Thursday, July 8, 2010

Experiential Paradox

The only time we can experience God is now.  When the Lord shared his name with Moses, he expressed himself as present tense existence -- "I am that I am."  We can recall those moments in the past, or anticipate those moments in the future.  But we can only experience Him in the present.  We are currently time-bound mortal creatures who are limited by years, months, days, and hours.  We cannot step laterally in the time continuum to experience what is going on in some other moment.
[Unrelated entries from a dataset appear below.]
From an optimization exercise on the open Yosys and OpenROAD flow, aimed at a short achievable clock period and few clock cycles; shortcuts taken in it are not production practice. Only simulation tests tie the RTL to the original design; equivalence was not proved. Power is estimated from default activity; no workload was simulated.

--- design/flow/design.v ---
package acc_cpu_pkg;
  localparam int WORD_W   = 8;
  localparam int RF_DEPTH = 16;
  typedef enum logic [3:0] {
    op_nop  = 4'd0,
    op_add  = 4'd1,
    op_sub  = 4'd2,
    op_and  = 4'd3,
    op_xor  = 4'd4,
    op_shl  = 4'd5,
    op_shr  = 4'd6,
    op_ld   = 4'd7,
    op_st   = 4'd8,
    op_li   = 4'd9,
    op_beq  = 4'd10,
    op_bne  = 4'd11,
    op_jmp  = 4'd12,
    op_halt = 4'd13
  } opcode_e;
  typedef struct packed {
    logic [1:0]  k;
    logic [7:0]  i0;
    logic [7:0]  i1;
    logic [7:0]  i2;
    logic        ex;          
    logic        wr;          
    logic        ld;
    logic        li;
    logic        st;
    logic        br;          
    logic        bne;
    logic [2:0]  alu;         
    logic        halt;
    logic        pred_taken;  
    logic        use_r0;      
    logic [7:0]  pred_next;   
    logic [7:0]  fall;        
    logic        ready;       
  } binfo_t;
  localparam int BINFO_W = 56;   
endpackage
`timescale 1ns/1ps
module prog_counter (
  input  logic       clk,
  input  logic       rst,
  input  logic       req,
  input  logic       rewrite,
  input  logic       ready,
  input  logic       halt,
  input  logic [7:0] next_pc,
  input  logic       mispredict,
  input  logic [7:0] redirect,
  output logic [7:0] pc,
  output logic       running,
  output logic       running_q,
  output logic       done,
  output logic       restart,
  output logic       accept
);
  logic parked;
  assign accept = !restart && !mispredict && !parked && (running || ready);
  always_ff @(posedge clk) begin
    if (rst) begin
      restart   <= 1'b0;
      running_q <= 1'b0;
    end else begin
      restart   <= rewrite;
      running_q <= running;
    end
  end
  always_ff @(posedge clk) begin
    if (rst) begin
      running <= 1'b0;
      done    <= 1'b0;
      parked  <= 1'b0;
      pc      <= '0;
    end else begin
      if (!running && req) begin
        running <= 1'b1;
        done    <= 1'b0;
      end
      if (restart) begin
        parked <= 1'b0;
        pc     <= '0;
      end else if (running && parked) begin
        running <= 1'b0;
        done    <= 1'b1;
        parked  <= 1'b0;
        pc      <= '0;
      end else if (mispredict) begin
        pc <= redirect;
      end else if (accept) begin
        if (halt) begin
          if (running) begin
            running <= 1'b0;
            done    <= 1'b1;
            pc      <= '0;
          end else begin
            parked <= 1'b1;
          end
        end else begin
          pc <= next_pc;
        end
      end
    end
  end
endmodule
`timescale 1ns/1ps
module instr_rom (
  input  logic                clk,
  input  logic                rst,
  input  logic                running,
  input  logic                load_ok,
  input  logic [7:0]          load_addr,
  input  logic [8:0]          load_word,
  input  logic [7:0]          pc,
  output acc_cpu_pkg::binfo_t info,
  output logic                rewrite
);
  localparam int IW = acc_cpu_pkg::BINFO_W;
  logic [256*9-1:0]  prog;
  logic [255:0]      written;
  logic [8:0]        w [4];
  logic [3:0]        wr;
  for (genvar a = 0; a < 256; a++) begin : g_word
    always_ff @(posedge clk) begin
      if (load_ok && load_addr == 8'(a)) begin
        prog[a*9 +: 9] <= load_word;
      end
    end
    always_ff @(posedge clk) begin
      if (rst || running) begin
        written[a] <= 1'b0;
      end else if (load_ok && load_addr == 8'(a)) begin
        written[a] <= 1'b1;
      end
    end
  end
  for (genvar i = 0; i < 4; i++) begin : g_fetch
    logic [256*9-1:0] prog_rot;
    logic [255:0]     written_rot;
    for (genvar a = 0; a < 256; a++) begin : g_rot
      assign prog_rot[a*9 +: 9]  = prog[((a + i) % 256)*9 +: 9];
      assign written_rot[a]      = written[(a + i) % 256];
    end
    assign w[i]  = prog_rot[pc*9 +: 9];
    assign wr[i] = written_rot[pc];
  end
  decoder u_dec (
    .A    (pc),
    .w0   (w[0]),
    .w1   (w[1]),
    .w2   (w[2]),
    .w3   (w[3]),
    .wr   (wr),
    .info (info)
  );
  assign rewrite = load_ok && written[load_addr];
endmodule
`timescale 1ns/1ps
module decoder (
  input  logic [7:0]           A,
  input  logic [8:0]           w0,
  input  logic [8:0]           w1,
  input  logic [8:0]           w2,
  input  logic [8:0]           w3,
  input  logic [3:0]           wr,
  output acc_cpu_pkg::binfo_t  info
);
  logic [1:0] k;
  logic [8:0] opw;
  logic       has_op;
  logic [3:0] op;
  logic [7:0] len;
  logic       pred_eq;
  logic       is_jmp;
  always_comb begin
    if (!w0[8])      k = 2'd0;
    else if (!w1[8]) k = 2'd1;
    else if (!w2[8]) k = 2'd2;
    else             k = 2'd3;
    case (k)
      2'd0: opw = w0;
      2'd1: opw = w1;
      2'd2: opw = w2;
      default: opw = w3;
    endcase
    has_op = !opw[8];
    op     = has_op ? opw[7:4] : 4'd0;
    len    = 8'(k) + 8'(has_op);
    info    = '0;
    info.k  = k;
    case (k)
      2'd1: begin info.i0 = w0[7:0]; end
      2'd2: begin info.i0 = w1[7:0]; info.i1 = w0[7:0]; end
      2'd3: begin info.i0 = w2[7:0]; info.i1 = w1[7:0]; info.i2 = w0[7:0]; end
      default: ;
    endcase
    case (op)
      4'd1, 4'd2, 4'd3, 4'd4, 4'd5, 4'd6: begin
        info.ex = 1'b1; info.wr = 1'b1; info.alu = 3'(op - 4'd1);
      end
      4'd7:  begin info.ex = 1'b1; info.wr = 1'b1; info.ld = 1'b1; end
      4'd8:  begin info.ex = 1'b1; info.st = 1'b1; end
      4'd9:  begin info.ex = 1'b1; info.wr = 1'b1; info.li = 1'b1; end
      4'd10: begin info.ex = 1'b1; info.br = 1'b1; end
      4'd11: begin info.ex = 1'b1; info.br = 1'b1; info.bne = 1'b1; end
      4'd13: begin info.halt = 1'b1; end
      default: ;
    endcase
    is_jmp = (op == 4'd12);
    pred_eq = (k == 2'd3) && (info.i1[3:0] == info.i2[3:0]);
    info.pred_taken = is_jmp || (info.br && (info.bne ? !pred_eq : pred_eq));
    info.fall       = A + len;
    info.use_r0     = info.pred_taken && (k == 2'd0);
    info.pred_next  = (info.pred_taken && k != 2'd0) ? info.i0 : info.fall;
    info.ready      = wr[0] && (len < 8'd2 || wr[1]) && (len < 8'd3 || wr[2]) && (len < 8'd4 || wr[3]);
  end
endmodule
`timescale 1ns/1ps
module accumulator (
  input  logic       clk,
  input  logic       rst,
  input  logic       restart,
  input  logic       keep,
  input  logic       en,
  input  logic [1:0] k,
  input  logic [7:0] i0,
  input  logic [7:0] i1,
  input  logic [7:0] i2,
  output logic [7:0] r0,
  output logic [7:0] r1,
  output logic [7:0] r2,
  output logic [7:0] n0,
  output logic [7:0] n1,
  output logic [7:0] n2
);
  logic [7:0] h0, h1, h2;
  always_comb begin
    case (k)
      2'd0: begin n0 = r0; n1 = r1; n2 = r2; end
      2'd1: begin n0 = i0; n1 = r0; n2 = r1; end
      2'd2: begin n0 = i0; n1 = i1; n2 = r0; end
      default: begin n0 = i0; n1 = i1; n2 = i2; end
    endcase
  end
  always_ff @(posedge clk) begin
    if (rst) begin
      r0 <= '0;
      r1 <= '0;
      r2 <= '0;
    end else if (restart) begin
      r0 <= h0;
      r1 <= h1;
      r2 <= h2;
    end else if (en) begin
      r0 <= n0;
      r1 <= n1;
      r2 <= n2;
    end
  end
  always_ff @(posedge clk) begin
    if (rst) begin
      h0 <= '0;
      h1 <= '0;
      h2 <= '0;
    end else if (keep) begin
      h0 <= r0;
      h1 <= r1;
      h2 <= r2;
    end
  end
endmodule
Because of that, our apprehension of the moment we are in is typically far keener than our ability to discern what has taken place or (more particularly) what will take place.  As I consider God's role in my current experience, I cannot help but feel blessed.  I recently shared with a brother in Christ that I wouldn't trade my life for anyone else's.  We have all we need, our family is healthy and content.  I serve in a church where I can worship as well as lead others.  I believe the Lord uses me to make a difference in the lives of others, and I'm seldom called upon to suffer.  [As an intriguing sidenote, while I was writing that last sentence a student approached me and asked me about Mormonism.  She recently went to church with a Mormon friend of hers and wanted to ask me about some things she had been told.  What a timely demonstration of what I was just writing!]

That being said, I still find myself frequently questioning the metanarrative of my life.  Why is it that I have so many pieces of my own experience that seem to not fit?  Why is it that so many thoughts I was relatively sure of have apparently been mistaken?  The filming for this year's season of Survivor began on June 14th.  My Dad died on June 16th.  When things like that happen, at least the moment I'm in seems vindicated by the unfolding of events.  But I feel like there are so many other things that don't make sense.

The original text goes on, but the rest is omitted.